**Activity**
"shrinks" is the word to look for; copy each line of the listing where it occurs.

Available data Block Start

What follows belongs to an exercise in optimizing a design on an open flow for small area, a short achievable clock period and few clock cycles; a production flow would make more cautious choices.
In this exercise RTL edits were held to simulation tests only and were not proved equivalent to the original.

Setup of build 73:
## biquad_fc
module biquad_fc (
    input             clk,
    input             rst_n,        
    input             coef_we,
    input      [2:0]  coef_sel,
    input      [31:0] coef_data,
    input             hist_clr,     
    input             in_valid,
    output            in_ready,
    input      [31:0] in_l,
    input      [31:0] in_r,
    output reg        out_valid,
    output     [31:0] out_l,
    output     [31:0] out_r
);
==> flow/config.mk <==
export PLATFORM = sky130hd
export DESIGN_NAME = biquad_fc
export DESIGN_NICKNAME = biquad_fc
export VERILOG_FILES = /design/flow/design.v
export SDC_FILE = /design/flow/constraint.sdc
export NUM_CORES = 4
export LEC_CHECK = 0
export ABC_AREA = 1
export CAP_MARGIN = 0
export CORE_MARGIN = 2
export CORE_UTILIZATION = 40
export PLACE_DENSITY = 0.6
export SLEW_MARGIN = 0
export TNS_END_PERCENT = 0
==> flow/constraint.sdc <==
create_clock -name core_clock -period 45.0 [get_ports {clk}]
set_input_delay 9.0000 -clock core_clock [delete_from_list [all_inputs] [get_ports {clk}]]
set_output_delay 9.0000 -clock core_clock [all_outputs]
set_load 0.01 [all_outputs]
standard.sh (not shown) runs the stock make flow with config.mk's settings and CLKGATE_MAP_FILE= SYNTH_SCRIPT=/design/flow/synth_recipe.tcl, a recipe that flattens the netlist after the stock synthesis.
==> flow/flow/run.sh <==
#!/bin/bash
set -euo pipefail
bash standard.sh SETUP_SLACK_MARGIN=33 finish > make.log 2>&1
Testbench counts of build 73, summed over its fixed seeds: cycles 166,440.
#### Input delta (build 95 over build 73)
Settings: a change of SLEW_MARGIN from 0 to 20; a change of CAP_MARGIN from 0 to 20; a change of PLACE_DENSITY from 0.6 to 0.7; a change of CORE_UTILIZATION from 40 to 55.
### Flow results
- Going from build 73 to build 95, number of buffers added by the clock tree synthesis step shrinks by 7.
- In the metrics for build 95 and build 73, the one carrying the higher total wire length after detailed routing is build 73.
- Of build 95 and build 73, the lower area of the multi-input gates belongs to build 95.
- From build 73 to build 95 the numbers moved as follows: largest stage delay on the critical path moved up; buffering stage count on the worst path with inverters included moved down.
- When build 95 is set beside build 73, its final cycle utilization of the critical path turns out to be 1.7 points larger.
- Compared with build 73, build 95 ends up with less cell area.
- Compared with build 73, build 95 shows a lower non-clock buffer count.
- Logic depth of the worst setup path including buffers (build 95 vs. build 73) increases by a few percent
- [diff] least setup slack across all paths after layout, build 95 relative to build 73: regression
The following lists how build 38 was set up differently from build 95:
Settings: swapping 55 for 40 in CORE_UTILIZATION; swapping 0.7 for 0.6 in PLACE_DENSITY; clearing TNS_END_PERCENT, which used to be 0.
==> flow/flow/run.sh <==
#!/bin/bash
set -euo pipefail
bash standard.sh SETUP_SLACK_MARGIN=30 finish > make.log 2>&1
Overall via count from detail_route down 1.6% in build 38 wrt build 95
Detailed-route wire length ended up 14000 µm higher on build 38 than on build 95.
Diff build 95 -> build 38 | die area | up by more than a quarter
In the flow results for build 38 and build 95, the critical path depth is smaller on build 95.
Re sequential share of layout area: build 38 and build 95 aren't equal, and the higher value belongs to build 95.
Looking at maximum fanout encountered on the critical timing path across build 38 and build 95, the one that comes out lower is build 38.
Area used by sequential logic in the layout essentially unchanged between build 95 and build 38.
#### Input delta (build 65 over build 38)
Settings: TNS_END_PERCENT newly set to 0.
==> flow/flow/run.sh <==
#!/bin/bash
set -euo pipefail
bash standard.sh SETUP_SLACK_MARGIN=36 finish > make.log 2>&1
==> summary.txt <==
In the flow results for build 38 and build 65, the arrival time reported for the critical path endpoint is larger on build 38. Build 65 ended with less count of clock-buffer cells in the layout than build 38. Any difference in sequential cell area in the final layout between build 65 and build 38 is small enough to ignore. Number of instances in the synthesized netlist: build 38 vs build 65 identical. Of build 38 and build 65, the run reporting the higher maximum frequency was build 65. Maximum single-stage delay on the critical path in build 65 is 0.02 ns above build 38. Build 65 has area of all placed cells without fillers above what build 38 had.

biquad_fc, a different RTL version from the one above (not shown whole).
Size in the first run: about 170 I/O pins, roughly 84000 sq um of cells after synthesis.
==> flow/config.mk <==
export PLATFORM = sky130hd
export DESIGN_NAME = biquad_fc
export DESIGN_NICKNAME = biquad_fc
export VERILOG_FILES = /design/flow/design.v
export SDC_FILE = /design/flow/constraint.sdc
export NUM_CORES = 4
export LEC_CHECK = 0
export ABC_AREA = 1
export CAP_MARGIN = 20
export CORE_MARGIN = 2
export CORE_UTILIZATION = 32
export PLACE_DENSITY = 0.5
export SLEW_MARGIN = 20
export TNS_END_PERCENT = 0
==> flow/constraint.sdc <==
create_clock -name core_clock -period 45.0 [get_ports {clk}]
set_input_delay 9.0000 -clock core_clock [delete_from_list [all_inputs] [get_ports {clk}]]
set_output_delay 9.0000 -clock core_clock [all_outputs]
set_load 0.01 [all_outputs]
==> flow/flow/run.sh <==
#!/bin/bash
set -euo pipefail
bash standard.sh SETUP_SLACK_MARGIN=36 finish > make.log 2>&1
Testbench counts at the start, summed over its fixed seeds: cycles 166,440.
Edit:
CORE_UTILIZATION = 40   (was 32)
PLACE_DENSITY = 0.6   (was 0.5)
Utilization rises by 8.4 points; die area went down by 20%; final area shrinks by about 1.5%.

==> re-timing with driven ports <==
No port has a modelled driver above. Below, the same layouts with a new extraction and two added sets of constraints. Step 1 assumes that a clkbuf_16 drives the clock port and a buf_2 every other input. Step 2 times the ports against the registers' clock, not the clock port: input delays grow and output delays shrink by t, the midpoint of the rising clock arrivals with the driver on. a / b / c = ideal ports / drivers / drivers and shift; a / b = the first two.
run	t (ns)	setup slack, ns	clock arrival spread, ns	slew at the worst register clock pin (ns)
build 73	0.813	31.572 / 31.572 / 31.572	0.102 / 0.102	0.08 / 0.08
build 95	0.801	30.807 / 30.807 / 30.807	0.129 / 0.128	0.08 / 0.08
build 38	0.833	30.714 / 30.714 / 30.714	0.107 / 0.107	0.08 / 0.08
build 65	0.826	31.624 / 31.624 / 31.624	0.067 / 0.067	0.07 / 0.07
the first run of note 2	0.846	30.683 / 30.683 / 30.683	0.120 / 0.119	0.07 / 0.07
the second run of note 2	0.827	30.939 / 30.939 / 30.939	0.120 / 0.121	0.08 / 0.08
After both steps setup and hold are still met in every run listed.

Available data Block End

**Your response**
- Going from build 73 to build 95, number of buffers added by the clock tree synthesis step shrinks by 7.
Utilization rises by 8.4 points; die area went down by 20%; final area shrinks by about 1.5%.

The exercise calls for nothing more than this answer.